The venture started off in 1995 as Healtheon, created with the goal of using the Internet to ease supply chain and documentation bottlenecks in the $1.4 trillion U.S. health care industry--a figure repeated frequently in company promotions signaling the size of the potential prize.
"Everyone was excited about this company in the beginning because of Clark," said Troy Dayton, a health care analyst with Dresner RCM Global Investors in San Francisco. "Anything he touched turned to gold."
The honeymoon came to an end, however, when it became clear that Clark and his team had underestimated the challenges of revolutionizing the medical business.
"Clark learned he couldn't just use his network of contacts to strong-arm people into going his way," said Prudential Volpe's Wieland. "He got frustrated."
Armed with a hefty stock price, Healtheon went on a buying spree as it reached into all aspects of health care, providing medical information to consumers, linking doctors and patients, and creating hard-core business-to-business applications.

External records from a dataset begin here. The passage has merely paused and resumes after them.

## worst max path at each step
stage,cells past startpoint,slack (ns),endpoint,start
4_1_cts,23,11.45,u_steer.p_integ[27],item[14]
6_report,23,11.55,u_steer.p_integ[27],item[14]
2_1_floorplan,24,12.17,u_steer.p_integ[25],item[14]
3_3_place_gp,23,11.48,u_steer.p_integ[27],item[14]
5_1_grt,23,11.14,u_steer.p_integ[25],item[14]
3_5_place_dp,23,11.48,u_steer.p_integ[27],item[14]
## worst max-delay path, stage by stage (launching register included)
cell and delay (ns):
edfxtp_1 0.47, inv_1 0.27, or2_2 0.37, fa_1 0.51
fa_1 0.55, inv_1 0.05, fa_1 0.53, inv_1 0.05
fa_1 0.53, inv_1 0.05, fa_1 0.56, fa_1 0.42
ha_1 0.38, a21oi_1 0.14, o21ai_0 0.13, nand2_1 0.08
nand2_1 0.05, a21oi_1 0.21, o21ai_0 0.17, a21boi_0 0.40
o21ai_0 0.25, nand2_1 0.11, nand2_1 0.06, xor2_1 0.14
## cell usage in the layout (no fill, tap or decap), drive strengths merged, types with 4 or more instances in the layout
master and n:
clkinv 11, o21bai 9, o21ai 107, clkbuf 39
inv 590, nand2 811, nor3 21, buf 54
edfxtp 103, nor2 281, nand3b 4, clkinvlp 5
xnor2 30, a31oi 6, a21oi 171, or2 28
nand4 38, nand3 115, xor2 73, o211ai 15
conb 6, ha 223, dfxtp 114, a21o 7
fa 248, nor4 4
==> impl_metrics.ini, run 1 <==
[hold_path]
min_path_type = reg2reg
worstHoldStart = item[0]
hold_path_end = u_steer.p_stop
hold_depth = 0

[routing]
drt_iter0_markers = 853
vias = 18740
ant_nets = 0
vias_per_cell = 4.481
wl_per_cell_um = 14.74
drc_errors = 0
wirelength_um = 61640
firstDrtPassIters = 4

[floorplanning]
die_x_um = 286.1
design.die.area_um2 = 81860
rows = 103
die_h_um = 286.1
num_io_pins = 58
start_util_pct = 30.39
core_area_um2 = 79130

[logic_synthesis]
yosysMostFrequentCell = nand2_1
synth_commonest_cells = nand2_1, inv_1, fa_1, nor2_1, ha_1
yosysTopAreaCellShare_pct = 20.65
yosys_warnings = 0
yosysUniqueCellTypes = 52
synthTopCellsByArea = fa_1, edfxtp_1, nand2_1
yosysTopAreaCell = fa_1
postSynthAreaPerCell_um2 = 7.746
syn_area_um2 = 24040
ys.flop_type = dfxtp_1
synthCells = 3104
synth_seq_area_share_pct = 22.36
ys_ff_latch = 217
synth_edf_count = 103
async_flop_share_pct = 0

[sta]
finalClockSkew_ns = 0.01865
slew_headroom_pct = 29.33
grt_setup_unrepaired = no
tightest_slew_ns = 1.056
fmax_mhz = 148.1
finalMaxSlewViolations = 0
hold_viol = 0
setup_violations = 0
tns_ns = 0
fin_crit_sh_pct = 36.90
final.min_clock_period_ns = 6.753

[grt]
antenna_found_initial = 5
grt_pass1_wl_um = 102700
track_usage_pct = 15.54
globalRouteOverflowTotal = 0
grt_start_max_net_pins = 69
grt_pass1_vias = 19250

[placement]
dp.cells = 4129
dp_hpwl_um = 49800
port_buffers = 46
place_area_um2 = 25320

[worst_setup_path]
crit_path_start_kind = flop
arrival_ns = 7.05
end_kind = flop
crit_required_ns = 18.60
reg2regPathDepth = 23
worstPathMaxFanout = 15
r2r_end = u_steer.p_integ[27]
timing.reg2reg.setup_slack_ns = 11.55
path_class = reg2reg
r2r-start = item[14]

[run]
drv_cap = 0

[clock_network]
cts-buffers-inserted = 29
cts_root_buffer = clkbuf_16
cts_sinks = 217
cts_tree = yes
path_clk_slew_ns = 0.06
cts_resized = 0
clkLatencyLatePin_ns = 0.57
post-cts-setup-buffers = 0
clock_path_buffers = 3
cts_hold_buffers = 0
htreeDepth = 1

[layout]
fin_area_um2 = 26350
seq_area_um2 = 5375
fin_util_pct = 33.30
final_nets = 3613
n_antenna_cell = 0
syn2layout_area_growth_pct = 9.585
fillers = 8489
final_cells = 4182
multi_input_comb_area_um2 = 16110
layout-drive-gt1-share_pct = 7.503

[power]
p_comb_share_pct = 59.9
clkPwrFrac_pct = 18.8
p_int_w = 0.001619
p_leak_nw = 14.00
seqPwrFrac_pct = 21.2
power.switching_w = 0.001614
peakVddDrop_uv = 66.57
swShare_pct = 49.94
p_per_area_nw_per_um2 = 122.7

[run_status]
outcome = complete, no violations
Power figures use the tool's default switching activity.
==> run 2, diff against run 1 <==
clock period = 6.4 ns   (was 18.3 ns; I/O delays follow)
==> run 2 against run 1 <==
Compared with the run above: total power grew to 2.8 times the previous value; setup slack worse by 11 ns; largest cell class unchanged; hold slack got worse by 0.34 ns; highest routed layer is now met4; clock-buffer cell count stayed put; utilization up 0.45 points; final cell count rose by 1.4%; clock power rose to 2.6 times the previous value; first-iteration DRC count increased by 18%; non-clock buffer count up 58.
`src/sv/rv32ie_pkg.sv`:
```
`default_nettype none
// ----------------------------------------------------------------------------
// rv32ie_pkg
// Shared types, encodings and helpers for the RV32I integer execute block.
// ----------------------------------------------------------------------------
package rv32ie_pkg;

  localparam int NumRegs = 32;
  localparam int RegAw = $clog2(NumRegs - 1);

  typedef enum logic [1:0] {
    StOk      = 2'd0,
    StUnknown = 2'd1,
    StIllegal = 2'd2,
    StOob     = 2'd3
  } status_e;

  localparam logic [4:0] OpcOpImm  = 5'h04;
  localparam logic [4:0] OpcAuipc  = 5'h05;
  localparam logic [4:0] OpcOp     = 5'h0C;
  localparam logic [4:0] OpcLui    = 5'h0D;
  localparam logic [4:0] OpcBranch = 5'h18;
  localparam logic [4:0] OpcJal    = 5'h1B;

  localparam logic [1:0] InsLowBits = 2'b11;

  localparam logic [2:0] F3Add  = 3'd0;
  localparam logic [2:0] F3Sll  = 3'd1;
  localparam logic [2:0] F3Slt  = 3'd2;
  localparam logic [2:0] F3Sltu = 3'd3;
  localparam logic [2:0] F3Xor  = 3'd4;
  localparam logic [2:0] F3Srl  = 3'd5;
  localparam logic [2:0] F3Or   = 3'd6;
  localparam logic [2:0] F3And  = 3'd7;

  localparam logic [2:0] F3Beq  = 3'd0;
  localparam logic [2:0] F3Bne  = 3'd1;
  localparam logic [2:0] F3Blt  = 3'd4;
  localparam logic [2:0] F3Bge  = 3'd5;
  localparam logic [2:0] F3Bltu = 3'd6;
  localparam logic [2:0] F3Bgeu = 3'd7;

  localparam logic [6:0] F7Base = 7'h00;
  localparam logic [6:0] F7Alt  = 7'h20;

  localparam logic [31:0] LimitReset = 32'h0002_0000;

  typedef struct packed {
    logic [31:0] next_pc;
    logic        wr;
    logic [4:0]  rd;
    logic [31:0] value;
    status_e     status;
    logic        halt;
  } ex_res_t;

  function automatic logic reg_ok(input logic [4:0] idx);
    return (idx != 5'd0) && (int'(idx) < NumRegs);
  endfunction

  function automatic logic [RegAw-1:0] rf_idx(input logic [4:0] idx);
    logic [4:0] tmp;
    tmp = idx - 5'd1;
    return tmp[RegAw-1:0];
  endfunction

endpackage
`default_nettype wire

```
`src/sv/rv32ie_alu.sv`:
```
`default_nettype none
// ----------------------------------------------------------------------------
// rv32ie_alu
// Decode and execute of one instruction: result, next pc, write-back, status.
// ----------------------------------------------------------------------------
module rv32ie_alu (
  input  wire logic [31:0]         instr_i,
  input  wire logic [31:0]         rs1_i,
  input  wire logic [31:0]         rs2_i,
  input  wire logic [31:0]         pc_i,
  input  wire logic                halted_i,
  input  wire logic [31:0]         limit_i,
  output rv32ie_pkg::ex_res_t      res_o
);

  logic [4:0]  opc;
  logic [4:0]  rd;
  logic [2:0]  f3;
  logic [6:0]  f7;
  logic [4:0]  sh;
  logic [31:0] imm_i;
  logic [31:0] imm_u;
  logic [31:0] off_b;
  logic [31:0] off_j;
  logic [31:0] pc_inc;
  logic        oob;
  logic        wr;
  logic        take;
  logic [31:0] res;
  logic [31:0] npc;
  rv32ie_pkg::status_e status;

  assign opc    = instr_i[6:2];
  assign rd     = instr_i[11:7];
  assign f3     = instr_i[14:12];
  assign f7     = instr_i[31:25];
  assign sh     = instr_i[24:20];
  assign imm_i  = {{20{instr_i[31]}}, instr_i[31:20]};
  assign imm_u  = {instr_i[31:12], 12'h000};
  assign off_b  = {{19{instr_i[31]}}, instr_i[31], instr_i[7], instr_i[30:25],
                   instr_i[11:8], 1'b0};
  assign off_j  = {{11{instr_i[31]}}, instr_i[31], instr_i[19:12], instr_i[20],
                   instr_i[30:21], 1'b0};
  assign pc_inc = pc_i + 32'd4;
  assign oob    = (pc_i >= limit_i);

  always_comb begin
    npc    = pc_inc;
    status = rv32ie_pkg::StOk;
    wr     = 1'b0;
    res    = '0;
    take   = 1'b0;
    res_o.halt = 1'b0;
    if (halted_i) begin
      status = oob ? rv32ie_pkg::StOob : rv32ie_pkg::StIllegal;
      npc    = pc_i;
    end else if (oob) begin
      res_o.halt = 1'b1;
      status     = rv32ie_pkg::StOob;
      npc        = pc_i;
    end else if (instr_i[1:0] != rv32ie_pkg::InsLowBits) begin
      status = rv32ie_pkg::StUnknown;
    end else begin
      case (opc)
        rv32ie_pkg::OpcOpImm: begin
          wr = 1'b1;
          case (f3)
            rv32ie_pkg::F3Add:  res = rs1_i + imm_i;
            rv32ie_pkg::F3Sll: begin
              if (f7 == rv32ie_pkg::F7Base) res = rs1_i << sh;
              else wr = 1'b0;
            end
            rv32ie_pkg::F3Slt:  res = {31'd0, $signed(rs1_i) < $signed(imm_i)};
            rv32ie_pkg::F3Sltu: res = {31'd0, rs1_i < imm_i};
            rv32ie_pkg::F3Xor:  res = rs1_i ^ imm_i;
            rv32ie_pkg::F3Srl: begin
              if (f7 == rv32ie_pkg::F7Base) res = rs1_i >> sh;
              else if (f7 == rv32ie_pkg::F7Alt) res = $unsigned($signed(rs1_i) >>> sh);
              else wr = 1'b0;
            end
            rv32ie_pkg::F3Or:   res = rs1_i | imm_i;
            default:            res = rs1_i & imm_i;
          endcase
          if (!wr) status = rv32ie_pkg::StIllegal;
        end
        rv32ie_pkg::OpcOp: begin
          wr = 1'b1;
          if (f7 == rv32ie_pkg::F7Base) begin
            case (f3)
              rv32ie_pkg::F3Add:  res = rs1_i + rs2_i;
              rv32ie_pkg::F3Sll:  res = rs1_i << rs2_i[4:0];
              rv32ie_pkg::F3Slt:  res = {31'd0, $signed(rs1_i) < $signed(rs2_i)};
              rv32ie_pkg::F3Sltu: res = {31'd0, rs1_i < rs2_i};
              rv32ie_pkg::F3Xor:  res = rs1_i ^ rs2_i;
              rv32ie_pkg::F3Srl:  res = rs1_i >> rs2_i[4:0];
              rv32ie_pkg::F3Or:   res = rs1_i | rs2_i;
              default:            res = rs1_i & rs2_i;
            endcase
          end else if (f7 == rv32ie_pkg::F7Alt && f3 == rv32ie_pkg::F3Add) begin
            res = rs1_i - rs2_i;
          end else if (f7 == rv32ie_pkg::F7Alt && f3 == rv32ie_pkg::F3Srl) begin
            res = $unsigned($signed(rs1_i) >>> rs2_i[4:0]);
          end else begin
            wr     = 1'b0;
            status = rv32ie_pkg::StIllegal;
          end
        end
        rv32ie_pkg::OpcAuipc: begin
          wr  = 1'b1;
          res = pc_i + imm_u;
        end
        rv32ie_pkg::OpcLui: begin
          wr  = 1'b1;
          res = imm_u;
        end
        rv32ie_pkg::OpcJal: begin
          wr  = 1'b1;
          res = pc_inc;
          npc = pc_i + off_j;
        end
        rv32ie_pkg::OpcBranch: begin
          case (f3)
            rv32ie_pkg::F3Beq:  take = (rs1_i == rs2_i);
            rv32ie_pkg::F3Bne:  take = (rs1_i != rs2_i);
            rv32ie_pkg::F3Blt:  take = ($signed(rs1_i) < $signed(rs2_i));
            rv32ie_pkg::F3Bge:  take = !($signed(rs1_i) < $signed(rs2_i));
            rv32ie_pkg::F3Bltu: take = (rs1_i < rs2_i);
            rv32ie_pkg::F3Bgeu: take = (rs1_i >= rs2_i);
            default:            status = rv32ie_pkg::StIllegal;
          endcase
          if (take) npc = pc_i + off_b;
        end
        default: status = rv32ie_pkg::StUnknown;
      endcase
      if (status == rv32ie_pkg::StIllegal) begin
        res_o.halt = 1'b1;
        wr         = 1'b0;
        npc        = pc_i;
      end
    end
    res_o.next_pc = npc;
    res_o.status  = status;
    res_o.wr      = wr && rv32ie_pkg::reg_ok(rd);
    res_o.rd      = res_o.wr ? rd : 5'd0;
    res_o.value   = res_o.wr ? res : 32'd0;
  end

endmodule
`default_nettype wire

```
`src/sv/rv32i_integer_execute.sv`:
```
`default_nettype none
// ----------------------------------------------------------------------------
// rv32i_integer_execute
// RV32I base integer execute with register file, pc and halt flag.
// ----------------------------------------------------------------------------
// usage
//   input channel: instr_i with in_valid_i / in_stall_o; a request is taken
//   at a clock edge with valid high and stall low. the word must be the one
//   fetched at the pc reported by the previous result (zero after reset).
//   output channel: next_pc_o, wb_valid_o, wb_reg_o, wb_value_o, status_o
//   with out_valid_o / out_stall_i, one result per request, in order.
//   config channel: cfg_valid_i / cfg_ready_o / cfg_wdata_i writes the
//   program limit; ready is always high. write only while idle.
//   a request goes from the operand read register, through execute, into
//   the result register. throughput: one request per cycle while the
//   receiver does not stall, set by the execute against the pc and register file.
//   register file reads are registered at acceptance with forwarding from
//   the instruction executing in that cycle.
//   reset: registers read as zero, pc is zero, not halted, limit 0x20000.
//   receiver stall: the result register holds and one more request can wait
//   in the operand stage; beyond that in_stall_o rises.
// ----------------------------------------------------------------------------
module rv32i_integer_execute (
  input  wire logic        clk_i,
  input  wire logic        rst_ni,
  input  wire logic        in_valid_i,
  output wire logic        in_stall_o,
  input  wire logic [31:0] instr_i,
  output wire logic        out_valid_o,
  input  wire logic        out_stall_i,
  output wire logic [31:0] next_pc_o,
  output wire logic        wb_valid_o,
  output wire logic [4:0]  wb_reg_o,
  output wire logic [31:0] wb_value_o,
  output wire logic [1:0]  status_o,
  input  wire logic        cfg_valid_i,
  output wire logic        cfg_ready_o,
  input  wire logic [31:0] cfg_wdata_i
);

  localparam int Entries = rv32ie_pkg::NumRegs - 1;

  logic [31:0] rf_mem [Entries];
  logic [Entries-1:0] rf_valid_q;

  logic        ex_valid_q;
  logic [31:0] ex_instr_q;
  logic [31:0] ex_a_q;
  logic [31:0] ex_b_q;
  logic [31:0] pc_q;
  logic        halted_q;
  logic [31:0] limit_q;

  logic        out_valid_q;
  logic [31:0] out_pc_q;
  logic        out_wr_q;
  logic [4:0]  out_rd_q;
  logic [31:0] out_value_q;
  logic [1:0]  out_status_q;

  rv32ie_pkg::ex_res_t ex_res;
  logic accept;
  logic ex_fire;
  logic [4:0] rs1;
  logic [4:0] rs2;
  logic [rv32ie_pkg::RegAw-1:0] idx1;
  logic [rv32ie_pkg::RegAw-1:0] idx2;
  logic [rv32ie_pkg::RegAw-1:0] widx;
  logic fwd1;
  logic fwd2;
  logic live1;
  logic live2;

  assign ex_fire    = ex_valid_q && !(out_valid_q && out_stall_i);
  assign in_stall_o = ex_valid_q && !ex_fire;
  assign accept     = in_valid_i && !in_stall_o;

  assign rs1   = instr_i[19:15];
  assign rs2   = instr_i[24:20];
  assign idx1  = rv32ie_pkg::rf_idx(rs1);
  assign idx2  = rv32ie_pkg::rf_idx(rs2);
  assign widx  = rv32ie_pkg::rf_idx(ex_res.rd);
  assign fwd1  = ex_fire && ex_res.wr && (ex_res.rd == rs1);
  assign fwd2  = ex_fire && ex_res.wr && (ex_res.rd == rs2);
  assign live1 = rv32ie_pkg::reg_ok(rs1) && rf_valid_q[idx1];
  assign live2 = rv32ie_pkg::reg_ok(rs2) && rf_valid_q[idx2];

  rv32ie_alu u_alu (
    .instr_i  (ex_instr_q),
    .rs1_i    (ex_a_q),
    .rs2_i    (ex_b_q),
    .pc_i     (pc_q),
    .halted_i (halted_q),
    .limit_i  (limit_q),
    .res_o    (ex_res)
  );

  always_ff @(posedge clk_i or negedge rst_ni) begin
    if (!rst_ni) begin
      ex_valid_q  <= 1'b0;
      out_valid_q <= 1'b0;
      pc_q        <= '0;
      halted_q    <= 1'b0;
      limit_q     <= rv32ie_pkg::LimitReset;
      rf_valid_q  <= '0;
    end else begin
      if (accept) ex_valid_q <= 1'b1;
      else if (ex_fire) ex_valid_q <= 1'b0;
      out_valid_q <= ex_fire || (out_valid_q && out_stall_i);
      if (cfg_valid_i) limit_q <= cfg_wdata_i;
      if (ex_fire) begin
        pc_q <= ex_res.next_pc;
        if (ex_res.halt) halted_q <= 1'b1;
        if (ex_res.wr) rf_valid_q[widx] <= 1'b1;
      end
    end
  end

  // register file and operand capture
  always_ff @(posedge clk_i) begin
    if (ex_fire && ex_res.wr) rf_mem[widx] <= ex_res.value;
    if (accept) begin
      ex_instr_q <= instr_i;
      ex_a_q     <= fwd1 ? ex_res.value : (live1 ? rf_mem[idx1] : 32'd0);
      ex_b_q     <= fwd2 ? ex_res.value : (live2 ? rf_mem[idx2] : 32'd0);
    end
  end

  always_ff @(posedge clk_i) begin
    if (ex_fire) begin
      out_pc_q     <= ex_res.next_pc;
      out_wr_q     <= ex_res.wr;
      out_rd_q     <= ex_res.rd;
      out_value_q  <= ex_res.value;
      out_status_q <= ex_res.status;
    end
  end

  assign out_valid_o = out_valid_q;
  assign next_pc_o   = out_pc_q;
  assign wb_valid_o  = out_wr_q;
  assign wb_reg_o    = out_rd_q;
  assign wb_value_o  = out_value_q;
  assign status_o    = out_status_q;
  assign cfg_ready_o = 1'b1;

  // halt is sticky
  assert property (@(posedge clk_i) disable iff (!rst_ni) halted_q |=> halted_q)
    else $error("halt flag cleared");

  // a halted block keeps its pc
  assert property (@(posedge clk_i) disable iff (!rst_ni)
    (ex_fire && halted_q) |=> $stable(pc_q))
    else $error("pc moved while halted");

  // a reported halting status means the flag is set
  assert property (@(posedge clk_i) disable iff (!rst_ni)
    (out_valid_q && (out_status_q == rv32ie_pkg::StIllegal ||
                     out_status_q == rv32ie_pkg::StOob)) |-> halted_q)
    else $error("halt status without halt flag");

  // write-back never targets x0
  assert property (@(posedge clk_i) disable iff (!rst_ni)
    (out_valid_q && out_wr_q) |-> (out_rd_q != 5'd0))
    else $error("write-back to x0");

endmodule
`default_nettype wire

```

The consumer side of the business took more prominence following the acquisition of health Web site WebMD, which led the company to change its name to Healtheon/WebMD (eventually shortened to WebMD) and to embark on an aggressive media strategy, including plans to create TV programming.
WebMD "wanted to be all things to all people," said Corporate Research Group's Sigel. "That's not the basis for a successful business strategy."
As the scale of the company's operations grew, Clark began to lose interest and influence, according to analysts.
"Jim Clark had no sway" at WebMD in the end, said Steven Halper, an analyst with Credit Suisse First Boston. "He was not at all involved in setting the company's direction."
Messy breakup
If Clark was growing less influential inside WebMD, he was not shy of using his name in an apparent bid to drum up investor excitement for the company, which began waning early this year.
On April 26, Clark told interviewer Charlie Rose at an Internet health panel in New York City that WebMD expected to bring in $1 billion in revenues and become profitable on a timeline faster than the company was prepared to officially announce. The incident sparked WebMD to issue a statement distancing itself from Clark's comments.
"The company does not endorse published comments by one of the company's directors at a recent conference suggesting that these milestones could be achieved significantly earlier than previously suggested by numerous published analysts' models," WebMD wrote in a May 5 press release. A company representative confirmed that Clark was the director in question.